Hmmm....
Good news: this would definitely be working on 2.1.x as this code
would normally never be hit.
You can also workaround it in 2.0.x by running java2wsdl with the -
wrapperbean flag to have it generate the wrapper beans. Then the code
wouldn't be hit either. (might need to add the @RequestWrapper
annotations) (FYI: this is what you would HAVE to do if using the
JAX-WS reference implementation or metro. Per spec, that is
technically a requirement)
Using XmlJavaTypeAdapter on the param won't work with 2.0.x as that is
a feature that was added in JAX-WS 2.1. That wasn't doable in 2.0.
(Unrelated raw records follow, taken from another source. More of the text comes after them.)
--- src/rtl/div_unit.sv ---
// Fixed-latency restoring divider for MIPS DIV/DIVU; quotient on lo_o, remainder on hi_o.
module div_unit
  import div_unit_pkg::*;
#(
  parameter int unsigned WIDTH = DIV_WIDTH
) (
  input  logic             clk,
  input  logic             rst,
  input  logic             start,
  input  logic             signed_i,
  input  logic [WIDTH-1:0] a_i,
  input  logic [WIDTH-1:0] b_i,
  input  logic             annul,
  output logic             done,
  output logic             busy,
  output logic [WIDTH-1:0] hi_o,
  output logic [WIDTH-1:0] lo_o
);

  localparam int unsigned CNT_W = $clog2(WIDTH);
  localparam logic [CNT_W-1:0] LAST_STEP = CNT_W'(WIDTH - 1);

  div_state_e       state;
  logic [CNT_W-1:0] cnt;
  logic [WIDTH-1:0] rem_q;
  logic [WIDTH-1:0] quo_q;
  logic [WIDTH-1:0] dvs_q;
  logic             qneg_q;
  logic             rneg_q;
  logic             dbz_q;

  logic [WIDTH-1:0] a_mag_c;
  logic [WIDTH-1:0] b_mag_c;
  logic [WIDTH:0]   rem_sh_c;
  logic [WIDTH-1:0] diff_c;
  logic             trial_ok_c;
  logic [WIDTH-1:0] rem_nx_c;
  logic [WIDTH-1:0] quo_nx_c;
  logic [WIDTH-1:0] rem_fix_c;
  logic [WIDTH-1:0] quo_fix_c;

  // Operand magnitudes; unsigned mode passes the raw values through.
  div_unit_signfix #(.WIDTH(WIDTH)) u_abs_a (
    .val   (a_i),
    .neg   (signed_i & a_i[WIDTH-1]),
    .res_c (a_mag_c)
  );

  div_unit_signfix #(.WIDTH(WIDTH)) u_abs_b (
    .val   (b_i),
    .neg   (signed_i & b_i[WIDTH-1]),
    .res_c (b_mag_c)
  );

  // One restoring step: shift remainder:quotient left, trial subtract, keep if non-negative.
  always_comb begin
    rem_sh_c   = {rem_q, quo_q[WIDTH-1]};
    trial_ok_c = (rem_sh_c >= {1'b0, dvs_q});
    diff_c     = WIDTH'(rem_sh_c - {1'b0, dvs_q});
    rem_nx_c   = trial_ok_c ? diff_c : rem_sh_c[WIDTH-1:0];
    quo_nx_c   = {quo_q[WIDTH-2:0], trial_ok_c};
  end

  // Sign fix of the final step's results.
  div_unit_signfix #(.WIDTH(WIDTH)) u_fix_q (
    .val   (quo_nx_c),
    .neg   (qneg_q),
    .res_c (quo_fix_c)
  );

  div_unit_signfix #(.WIDTH(WIDTH)) u_fix_r (
    .val   (rem_nx_c),
    .neg   (rneg_q),
    .res_c (rem_fix_c)
  );

  // Control FSM, iteration datapath and registered results.
  always_ff @(posedge clk) begin
    if (rst) begin
      state  <= DIV_IDLE;
      cnt    <= '0;
      done   <= 1'b0;
      busy   <= 1'b0;
      hi_o   <= '0;
      lo_o   <= '0;
      rem_q  <= '0;
      quo_q  <= '0;
      dvs_q  <= '0;
      qneg_q <= 1'b0;
      rneg_q <= 1'b0;
      dbz_q  <= 1'b0;
    end else begin
      case (state)
        DIV_IDLE: begin
          done <= 1'b0;
          if (start && !annul) begin
            state  <= DIV_BUSY;
            busy   <= 1'b1;
            cnt    <= '0;
            rem_q  <= '0;
            quo_q  <= a_mag_c;
            dvs_q  <= b_mag_c;
            qneg_q <= signed_i & (a_i[WIDTH-1] ^ b_i[WIDTH-1]);
            rneg_q <= signed_i & a_i[WIDTH-1];
            dbz_q  <= (b_i == '0);
          end else begin
            busy <= 1'b0;
          end
        end
        DIV_BUSY: begin
          if (annul) begin
            state <= DIV_IDLE;
            busy  <= 1'b0;
            done  <= 1'b0;
          end else begin
            rem_q <= rem_nx_c;
            quo_q <= quo_nx_c;
            cnt   <= cnt + CNT_W'(1);
            if (cnt == LAST_STEP) begin
              state <= DIV_DONE;
              done  <= 1'b1;
              hi_o  <= rem_fix_c;
              lo_o  <= dbz_q ? '1 : quo_fix_c;
            end else begin
              done <= 1'b0;
            end
          end
        end
        DIV_DONE: begin
          state <= DIV_IDLE;
          busy  <= 1'b0;
          done  <= 1'b0;
        end
        default: begin
          state <= DIV_IDLE;
          busy  <= 1'b0;
          done  <= 1'b0;
        end
      endcase
    end
  end

endmodule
Basically, we have to not allow interfaces and abstract classes as
those are never actually added to the JAXB context. Only the
concrete classes are. If you try to unmarshall passing them in, you
get a "class XXX is not know to this context" error. However, it
looks like the "built ins" need to be accounted for in this check,
Calendar being the main one. Feel free to log a bug and attach a
patch.
Dan
On Jul 9, 2008, at 11:00 AM, Wojtek212 wrote:
I've found that in JAXBEncoderDecoder#unmarshall, in case of
abstract class
(like java.util.Calendar), is unmarshalled without class by JAXB
what causes
in result mentioned error: "Unmarshalling Error: unexpected element
(uri:"",
local:"from"). Expected elements are (none)".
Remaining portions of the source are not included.